Assignment: Could you reproduce the lines below from the one with "multiplexers: 57 / 57 / 4.744" through the one with "AO/OA/AOI/OAI: 558 / 558 / 29.09"? Keep both ends and add nothing.

Data extract:
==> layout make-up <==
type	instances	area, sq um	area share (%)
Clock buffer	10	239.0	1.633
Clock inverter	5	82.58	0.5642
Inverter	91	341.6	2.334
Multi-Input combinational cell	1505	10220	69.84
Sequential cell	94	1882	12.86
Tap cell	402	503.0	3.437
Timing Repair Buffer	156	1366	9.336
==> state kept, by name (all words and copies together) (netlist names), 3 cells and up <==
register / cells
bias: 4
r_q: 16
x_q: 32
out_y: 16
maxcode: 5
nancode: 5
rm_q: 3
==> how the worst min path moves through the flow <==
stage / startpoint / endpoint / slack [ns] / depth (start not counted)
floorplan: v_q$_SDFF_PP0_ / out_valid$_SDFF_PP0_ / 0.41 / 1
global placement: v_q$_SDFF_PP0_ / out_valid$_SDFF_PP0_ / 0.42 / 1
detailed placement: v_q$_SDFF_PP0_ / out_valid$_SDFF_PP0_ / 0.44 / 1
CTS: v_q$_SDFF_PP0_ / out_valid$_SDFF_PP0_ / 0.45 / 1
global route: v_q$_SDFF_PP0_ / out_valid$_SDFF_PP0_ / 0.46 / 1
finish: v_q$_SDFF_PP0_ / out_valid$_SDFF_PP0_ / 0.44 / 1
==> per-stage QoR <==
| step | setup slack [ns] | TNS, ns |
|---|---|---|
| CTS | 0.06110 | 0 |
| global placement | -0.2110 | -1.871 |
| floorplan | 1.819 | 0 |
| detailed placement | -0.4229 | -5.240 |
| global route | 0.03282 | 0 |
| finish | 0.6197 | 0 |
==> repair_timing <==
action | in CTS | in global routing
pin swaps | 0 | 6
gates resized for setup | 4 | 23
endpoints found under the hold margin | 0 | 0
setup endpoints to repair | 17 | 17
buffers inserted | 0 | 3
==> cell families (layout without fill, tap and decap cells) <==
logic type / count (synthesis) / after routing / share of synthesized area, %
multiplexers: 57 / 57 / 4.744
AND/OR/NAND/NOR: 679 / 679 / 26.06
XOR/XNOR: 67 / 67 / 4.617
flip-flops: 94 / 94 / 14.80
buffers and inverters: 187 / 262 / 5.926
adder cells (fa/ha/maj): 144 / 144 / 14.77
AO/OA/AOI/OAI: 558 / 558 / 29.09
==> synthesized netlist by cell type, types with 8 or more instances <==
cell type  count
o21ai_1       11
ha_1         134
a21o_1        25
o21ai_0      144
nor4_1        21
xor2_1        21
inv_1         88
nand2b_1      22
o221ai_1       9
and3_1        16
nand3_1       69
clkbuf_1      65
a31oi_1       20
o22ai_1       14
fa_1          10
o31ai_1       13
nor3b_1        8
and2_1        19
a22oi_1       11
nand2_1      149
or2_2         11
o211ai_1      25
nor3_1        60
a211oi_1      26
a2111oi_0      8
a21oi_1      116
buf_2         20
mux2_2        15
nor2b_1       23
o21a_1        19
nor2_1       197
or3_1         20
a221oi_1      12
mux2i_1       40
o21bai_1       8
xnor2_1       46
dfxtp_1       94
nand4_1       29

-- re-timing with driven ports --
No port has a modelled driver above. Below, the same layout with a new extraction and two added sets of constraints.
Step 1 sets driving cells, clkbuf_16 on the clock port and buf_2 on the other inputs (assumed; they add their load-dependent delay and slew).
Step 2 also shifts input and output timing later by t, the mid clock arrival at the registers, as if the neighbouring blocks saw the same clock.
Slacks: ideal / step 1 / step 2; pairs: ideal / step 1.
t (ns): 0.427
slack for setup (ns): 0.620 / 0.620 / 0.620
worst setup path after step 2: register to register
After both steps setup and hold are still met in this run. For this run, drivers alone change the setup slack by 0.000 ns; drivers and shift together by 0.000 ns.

==

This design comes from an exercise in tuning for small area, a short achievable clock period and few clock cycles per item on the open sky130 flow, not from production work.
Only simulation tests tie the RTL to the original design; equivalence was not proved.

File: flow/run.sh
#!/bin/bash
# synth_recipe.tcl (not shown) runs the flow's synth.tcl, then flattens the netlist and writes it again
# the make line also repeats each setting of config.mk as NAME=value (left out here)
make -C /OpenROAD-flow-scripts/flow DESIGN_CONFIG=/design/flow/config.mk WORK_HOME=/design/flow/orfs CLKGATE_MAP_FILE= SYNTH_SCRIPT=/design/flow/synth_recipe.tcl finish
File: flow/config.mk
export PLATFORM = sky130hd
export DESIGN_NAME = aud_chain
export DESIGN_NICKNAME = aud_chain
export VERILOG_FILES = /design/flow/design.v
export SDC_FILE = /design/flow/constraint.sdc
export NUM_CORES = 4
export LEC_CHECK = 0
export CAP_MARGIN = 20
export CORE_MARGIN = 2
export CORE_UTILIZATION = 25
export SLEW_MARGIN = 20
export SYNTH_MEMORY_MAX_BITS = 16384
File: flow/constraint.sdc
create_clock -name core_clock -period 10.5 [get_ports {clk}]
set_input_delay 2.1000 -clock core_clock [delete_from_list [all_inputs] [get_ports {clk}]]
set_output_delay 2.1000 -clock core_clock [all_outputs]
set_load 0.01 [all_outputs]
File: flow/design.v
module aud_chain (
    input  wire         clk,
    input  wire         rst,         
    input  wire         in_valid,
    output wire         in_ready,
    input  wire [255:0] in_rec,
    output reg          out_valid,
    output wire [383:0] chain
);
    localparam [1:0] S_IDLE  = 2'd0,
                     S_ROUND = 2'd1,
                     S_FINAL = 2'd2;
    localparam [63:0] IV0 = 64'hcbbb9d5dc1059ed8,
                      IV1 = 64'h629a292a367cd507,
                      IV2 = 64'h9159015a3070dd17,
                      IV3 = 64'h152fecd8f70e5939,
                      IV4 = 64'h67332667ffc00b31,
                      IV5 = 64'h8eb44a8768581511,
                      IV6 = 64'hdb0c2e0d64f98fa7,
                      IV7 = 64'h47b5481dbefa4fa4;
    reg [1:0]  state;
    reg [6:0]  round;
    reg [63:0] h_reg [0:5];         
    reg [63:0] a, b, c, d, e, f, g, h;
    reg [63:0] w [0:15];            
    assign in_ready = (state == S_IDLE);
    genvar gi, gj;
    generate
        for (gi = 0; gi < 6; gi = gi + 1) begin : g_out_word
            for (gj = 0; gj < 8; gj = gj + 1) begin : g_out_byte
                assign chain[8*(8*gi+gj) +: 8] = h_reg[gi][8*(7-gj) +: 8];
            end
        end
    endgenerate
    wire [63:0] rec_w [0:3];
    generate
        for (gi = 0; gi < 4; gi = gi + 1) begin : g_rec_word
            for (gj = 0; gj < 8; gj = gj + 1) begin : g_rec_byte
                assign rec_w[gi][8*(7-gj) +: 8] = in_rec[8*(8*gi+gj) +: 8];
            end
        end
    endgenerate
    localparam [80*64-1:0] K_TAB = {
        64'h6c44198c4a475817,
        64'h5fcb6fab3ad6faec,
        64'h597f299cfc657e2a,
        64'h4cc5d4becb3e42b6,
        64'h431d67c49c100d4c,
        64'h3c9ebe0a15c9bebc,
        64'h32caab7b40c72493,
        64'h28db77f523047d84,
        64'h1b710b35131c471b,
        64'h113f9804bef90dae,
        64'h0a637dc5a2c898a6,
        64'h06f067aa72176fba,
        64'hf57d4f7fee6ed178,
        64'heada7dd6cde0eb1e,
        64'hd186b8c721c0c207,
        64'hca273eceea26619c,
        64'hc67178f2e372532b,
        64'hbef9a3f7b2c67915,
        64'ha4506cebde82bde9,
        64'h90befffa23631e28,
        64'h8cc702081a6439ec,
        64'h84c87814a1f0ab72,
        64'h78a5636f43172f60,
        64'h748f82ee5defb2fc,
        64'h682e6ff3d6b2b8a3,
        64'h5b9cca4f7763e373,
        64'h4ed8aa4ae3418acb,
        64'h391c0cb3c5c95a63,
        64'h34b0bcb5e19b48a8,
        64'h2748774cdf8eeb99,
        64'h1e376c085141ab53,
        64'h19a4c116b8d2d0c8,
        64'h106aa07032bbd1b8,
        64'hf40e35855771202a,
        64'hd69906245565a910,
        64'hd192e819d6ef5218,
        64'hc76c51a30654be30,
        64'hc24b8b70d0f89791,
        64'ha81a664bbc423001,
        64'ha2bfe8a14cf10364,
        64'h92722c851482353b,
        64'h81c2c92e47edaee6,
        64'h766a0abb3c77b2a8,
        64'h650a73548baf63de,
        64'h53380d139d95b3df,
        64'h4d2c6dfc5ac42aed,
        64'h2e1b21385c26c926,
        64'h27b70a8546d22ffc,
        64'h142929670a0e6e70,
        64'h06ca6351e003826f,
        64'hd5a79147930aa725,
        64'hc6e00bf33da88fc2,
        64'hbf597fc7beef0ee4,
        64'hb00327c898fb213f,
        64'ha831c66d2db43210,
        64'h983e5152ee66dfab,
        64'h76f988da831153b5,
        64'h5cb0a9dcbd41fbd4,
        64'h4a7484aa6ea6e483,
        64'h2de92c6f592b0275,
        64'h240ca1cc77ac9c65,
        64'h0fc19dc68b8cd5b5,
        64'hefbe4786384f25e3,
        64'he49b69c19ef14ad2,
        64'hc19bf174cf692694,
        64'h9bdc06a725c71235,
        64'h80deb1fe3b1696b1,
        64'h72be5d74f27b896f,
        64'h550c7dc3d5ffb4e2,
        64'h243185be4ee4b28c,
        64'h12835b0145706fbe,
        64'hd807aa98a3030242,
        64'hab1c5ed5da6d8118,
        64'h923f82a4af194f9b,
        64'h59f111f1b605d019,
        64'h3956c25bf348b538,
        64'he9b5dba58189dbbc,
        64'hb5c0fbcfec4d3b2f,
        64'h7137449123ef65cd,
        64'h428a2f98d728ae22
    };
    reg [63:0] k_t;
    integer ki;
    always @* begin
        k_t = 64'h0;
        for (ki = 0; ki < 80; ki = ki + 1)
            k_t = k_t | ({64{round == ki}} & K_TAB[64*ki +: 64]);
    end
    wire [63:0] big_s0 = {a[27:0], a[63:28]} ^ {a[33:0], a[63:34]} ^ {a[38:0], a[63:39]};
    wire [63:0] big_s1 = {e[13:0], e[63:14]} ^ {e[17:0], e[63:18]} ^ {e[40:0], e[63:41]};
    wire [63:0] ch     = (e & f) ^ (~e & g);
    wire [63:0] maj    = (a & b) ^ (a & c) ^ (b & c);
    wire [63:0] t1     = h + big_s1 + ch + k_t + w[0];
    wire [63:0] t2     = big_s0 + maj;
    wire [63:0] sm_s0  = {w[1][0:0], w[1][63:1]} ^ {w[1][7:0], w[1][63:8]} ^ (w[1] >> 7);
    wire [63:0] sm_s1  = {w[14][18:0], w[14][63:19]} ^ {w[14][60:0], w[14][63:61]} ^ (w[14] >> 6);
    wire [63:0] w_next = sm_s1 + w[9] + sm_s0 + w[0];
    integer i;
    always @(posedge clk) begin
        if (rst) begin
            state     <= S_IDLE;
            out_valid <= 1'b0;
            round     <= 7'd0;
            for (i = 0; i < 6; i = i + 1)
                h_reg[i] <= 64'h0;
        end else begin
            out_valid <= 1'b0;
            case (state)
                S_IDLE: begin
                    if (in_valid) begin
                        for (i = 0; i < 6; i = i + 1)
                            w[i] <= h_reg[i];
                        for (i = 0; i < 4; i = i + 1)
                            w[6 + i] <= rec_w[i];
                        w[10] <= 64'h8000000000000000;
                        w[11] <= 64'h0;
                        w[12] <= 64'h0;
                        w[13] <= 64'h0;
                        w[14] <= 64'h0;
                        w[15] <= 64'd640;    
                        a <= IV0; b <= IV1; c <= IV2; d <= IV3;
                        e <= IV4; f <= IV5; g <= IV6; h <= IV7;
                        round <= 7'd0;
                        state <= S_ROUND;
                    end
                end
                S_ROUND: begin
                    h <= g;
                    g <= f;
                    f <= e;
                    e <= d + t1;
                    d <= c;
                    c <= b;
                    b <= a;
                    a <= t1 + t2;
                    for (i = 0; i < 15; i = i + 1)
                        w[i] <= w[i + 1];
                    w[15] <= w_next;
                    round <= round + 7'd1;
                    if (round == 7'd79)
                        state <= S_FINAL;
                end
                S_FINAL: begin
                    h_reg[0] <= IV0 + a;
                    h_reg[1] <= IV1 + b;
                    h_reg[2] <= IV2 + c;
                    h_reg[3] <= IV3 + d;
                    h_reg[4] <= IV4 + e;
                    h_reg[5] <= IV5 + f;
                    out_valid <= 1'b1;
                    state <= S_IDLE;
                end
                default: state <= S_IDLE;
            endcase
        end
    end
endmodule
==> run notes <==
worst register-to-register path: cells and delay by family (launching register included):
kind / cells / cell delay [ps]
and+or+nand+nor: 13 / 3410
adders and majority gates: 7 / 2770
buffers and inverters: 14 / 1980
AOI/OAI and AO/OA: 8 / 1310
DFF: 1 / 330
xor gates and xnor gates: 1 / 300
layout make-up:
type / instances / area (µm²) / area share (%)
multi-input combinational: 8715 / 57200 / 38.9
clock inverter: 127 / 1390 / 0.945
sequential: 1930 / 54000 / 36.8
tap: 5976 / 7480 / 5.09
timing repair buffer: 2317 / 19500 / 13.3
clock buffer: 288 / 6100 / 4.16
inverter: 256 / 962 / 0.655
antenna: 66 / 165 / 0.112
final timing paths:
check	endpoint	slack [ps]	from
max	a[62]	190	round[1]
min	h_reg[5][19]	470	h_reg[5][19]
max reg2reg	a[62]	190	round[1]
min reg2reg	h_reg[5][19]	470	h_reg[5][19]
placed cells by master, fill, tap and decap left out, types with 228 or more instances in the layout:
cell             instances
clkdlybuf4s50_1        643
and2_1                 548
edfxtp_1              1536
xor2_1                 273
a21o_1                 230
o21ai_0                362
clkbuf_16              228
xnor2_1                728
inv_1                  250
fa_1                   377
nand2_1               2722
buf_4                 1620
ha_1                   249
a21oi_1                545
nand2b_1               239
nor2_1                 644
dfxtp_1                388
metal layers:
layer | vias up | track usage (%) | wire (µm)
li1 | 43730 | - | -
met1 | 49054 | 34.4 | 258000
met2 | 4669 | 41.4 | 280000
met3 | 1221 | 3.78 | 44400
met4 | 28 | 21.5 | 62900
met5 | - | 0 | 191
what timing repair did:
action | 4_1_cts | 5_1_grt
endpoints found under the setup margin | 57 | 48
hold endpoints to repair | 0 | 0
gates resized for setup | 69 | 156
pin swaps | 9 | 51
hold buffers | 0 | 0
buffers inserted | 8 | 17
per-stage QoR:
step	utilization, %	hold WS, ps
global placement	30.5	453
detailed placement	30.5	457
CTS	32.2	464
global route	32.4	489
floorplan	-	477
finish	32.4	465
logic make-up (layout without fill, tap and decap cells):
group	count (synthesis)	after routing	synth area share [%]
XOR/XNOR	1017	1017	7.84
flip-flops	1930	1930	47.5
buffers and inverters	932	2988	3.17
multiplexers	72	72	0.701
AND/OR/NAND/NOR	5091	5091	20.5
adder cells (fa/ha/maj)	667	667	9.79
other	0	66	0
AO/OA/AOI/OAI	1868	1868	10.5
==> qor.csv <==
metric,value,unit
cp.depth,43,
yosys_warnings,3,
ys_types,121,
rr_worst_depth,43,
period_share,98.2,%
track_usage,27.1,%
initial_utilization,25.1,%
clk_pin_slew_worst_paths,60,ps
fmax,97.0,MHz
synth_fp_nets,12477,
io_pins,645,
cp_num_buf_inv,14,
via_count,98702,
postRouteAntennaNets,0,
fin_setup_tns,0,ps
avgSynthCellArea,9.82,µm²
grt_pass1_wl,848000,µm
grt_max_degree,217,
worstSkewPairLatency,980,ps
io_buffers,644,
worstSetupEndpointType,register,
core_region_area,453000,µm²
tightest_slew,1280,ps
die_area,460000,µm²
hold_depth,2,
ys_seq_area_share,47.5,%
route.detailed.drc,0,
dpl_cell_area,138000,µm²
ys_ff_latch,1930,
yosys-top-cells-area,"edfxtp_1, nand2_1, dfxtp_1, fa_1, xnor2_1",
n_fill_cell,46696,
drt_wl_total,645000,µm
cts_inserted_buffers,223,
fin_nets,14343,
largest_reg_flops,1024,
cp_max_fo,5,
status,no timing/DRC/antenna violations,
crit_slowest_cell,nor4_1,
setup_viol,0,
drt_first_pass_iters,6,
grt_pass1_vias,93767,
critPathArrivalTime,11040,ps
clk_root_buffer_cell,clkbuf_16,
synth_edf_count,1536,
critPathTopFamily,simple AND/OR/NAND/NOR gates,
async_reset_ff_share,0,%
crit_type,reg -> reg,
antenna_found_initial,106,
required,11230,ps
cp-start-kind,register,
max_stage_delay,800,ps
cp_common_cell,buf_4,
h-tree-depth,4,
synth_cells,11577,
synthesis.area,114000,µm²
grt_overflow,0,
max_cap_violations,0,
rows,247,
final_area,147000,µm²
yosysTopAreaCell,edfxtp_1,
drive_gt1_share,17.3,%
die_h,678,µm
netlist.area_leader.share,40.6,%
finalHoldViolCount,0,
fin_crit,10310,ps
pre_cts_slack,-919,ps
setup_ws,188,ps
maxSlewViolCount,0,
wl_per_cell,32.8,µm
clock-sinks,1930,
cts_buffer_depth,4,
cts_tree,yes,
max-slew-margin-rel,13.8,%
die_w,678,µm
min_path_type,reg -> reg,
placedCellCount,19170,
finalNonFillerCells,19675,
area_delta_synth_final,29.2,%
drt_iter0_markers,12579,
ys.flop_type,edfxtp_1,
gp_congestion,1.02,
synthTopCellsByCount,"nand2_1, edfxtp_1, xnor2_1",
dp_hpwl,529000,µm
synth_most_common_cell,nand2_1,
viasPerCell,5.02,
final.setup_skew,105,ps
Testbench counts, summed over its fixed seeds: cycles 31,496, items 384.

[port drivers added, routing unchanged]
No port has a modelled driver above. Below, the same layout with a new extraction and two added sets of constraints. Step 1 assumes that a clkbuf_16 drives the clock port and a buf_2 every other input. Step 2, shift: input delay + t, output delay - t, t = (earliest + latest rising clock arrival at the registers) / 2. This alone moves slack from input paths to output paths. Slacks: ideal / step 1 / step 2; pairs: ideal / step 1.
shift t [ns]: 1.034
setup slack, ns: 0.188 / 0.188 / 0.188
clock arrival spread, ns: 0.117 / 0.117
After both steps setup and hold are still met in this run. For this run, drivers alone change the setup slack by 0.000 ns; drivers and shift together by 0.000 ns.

---

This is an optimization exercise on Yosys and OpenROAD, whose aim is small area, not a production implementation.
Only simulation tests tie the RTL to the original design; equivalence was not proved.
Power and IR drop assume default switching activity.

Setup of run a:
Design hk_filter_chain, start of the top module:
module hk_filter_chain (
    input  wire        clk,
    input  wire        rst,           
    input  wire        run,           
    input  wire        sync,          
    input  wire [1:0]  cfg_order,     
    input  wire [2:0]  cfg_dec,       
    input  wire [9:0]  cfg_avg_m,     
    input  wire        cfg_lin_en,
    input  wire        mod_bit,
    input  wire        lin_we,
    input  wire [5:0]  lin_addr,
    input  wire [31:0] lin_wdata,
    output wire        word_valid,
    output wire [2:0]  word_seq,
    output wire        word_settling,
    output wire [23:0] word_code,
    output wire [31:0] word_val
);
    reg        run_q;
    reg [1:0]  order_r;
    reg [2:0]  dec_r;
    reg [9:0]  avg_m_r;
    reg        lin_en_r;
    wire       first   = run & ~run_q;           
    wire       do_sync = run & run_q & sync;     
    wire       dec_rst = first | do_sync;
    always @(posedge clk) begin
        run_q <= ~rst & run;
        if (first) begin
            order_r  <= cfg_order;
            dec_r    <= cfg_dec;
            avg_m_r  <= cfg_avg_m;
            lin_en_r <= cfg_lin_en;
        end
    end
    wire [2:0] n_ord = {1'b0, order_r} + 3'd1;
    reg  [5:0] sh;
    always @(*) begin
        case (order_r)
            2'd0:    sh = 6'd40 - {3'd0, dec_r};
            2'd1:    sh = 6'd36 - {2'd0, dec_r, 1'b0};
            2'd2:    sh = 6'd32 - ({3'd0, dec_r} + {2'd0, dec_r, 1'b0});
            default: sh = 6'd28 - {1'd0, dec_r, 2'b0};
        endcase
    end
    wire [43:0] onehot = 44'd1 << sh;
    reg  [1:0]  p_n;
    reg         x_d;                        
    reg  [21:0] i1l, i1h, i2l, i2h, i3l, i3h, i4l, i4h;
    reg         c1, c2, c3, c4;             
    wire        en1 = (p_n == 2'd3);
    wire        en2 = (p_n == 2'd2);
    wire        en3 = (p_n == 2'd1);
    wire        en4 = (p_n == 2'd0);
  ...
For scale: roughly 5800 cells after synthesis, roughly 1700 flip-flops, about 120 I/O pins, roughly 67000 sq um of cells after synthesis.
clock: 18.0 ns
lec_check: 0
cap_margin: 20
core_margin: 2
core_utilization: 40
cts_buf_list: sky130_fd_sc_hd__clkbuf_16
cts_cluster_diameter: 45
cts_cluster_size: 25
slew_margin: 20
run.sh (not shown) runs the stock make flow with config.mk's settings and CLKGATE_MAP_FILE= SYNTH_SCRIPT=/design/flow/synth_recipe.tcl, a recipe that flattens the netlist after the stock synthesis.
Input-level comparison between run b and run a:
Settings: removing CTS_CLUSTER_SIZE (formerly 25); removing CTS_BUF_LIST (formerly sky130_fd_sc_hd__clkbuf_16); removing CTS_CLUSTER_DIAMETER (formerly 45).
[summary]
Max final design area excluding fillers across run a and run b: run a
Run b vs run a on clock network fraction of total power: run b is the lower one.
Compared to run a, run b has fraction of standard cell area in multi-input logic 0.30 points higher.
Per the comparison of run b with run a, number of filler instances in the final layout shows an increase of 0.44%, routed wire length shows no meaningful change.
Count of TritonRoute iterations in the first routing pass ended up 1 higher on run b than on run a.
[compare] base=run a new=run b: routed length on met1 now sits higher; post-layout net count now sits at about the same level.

Output for this task:
multiplexers: 57 / 57 / 4.744
AND/OR/NAND/NOR: 679 / 679 / 26.06
XOR/XNOR: 67 / 67 / 4.617
flip-flops: 94 / 94 / 14.80
buffers and inverters: 187 / 262 / 5.926
adder cells (fa/ha/maj): 144 / 144 / 14.77
AO/OA/AOI/OAI: 558 / 558 / 29.09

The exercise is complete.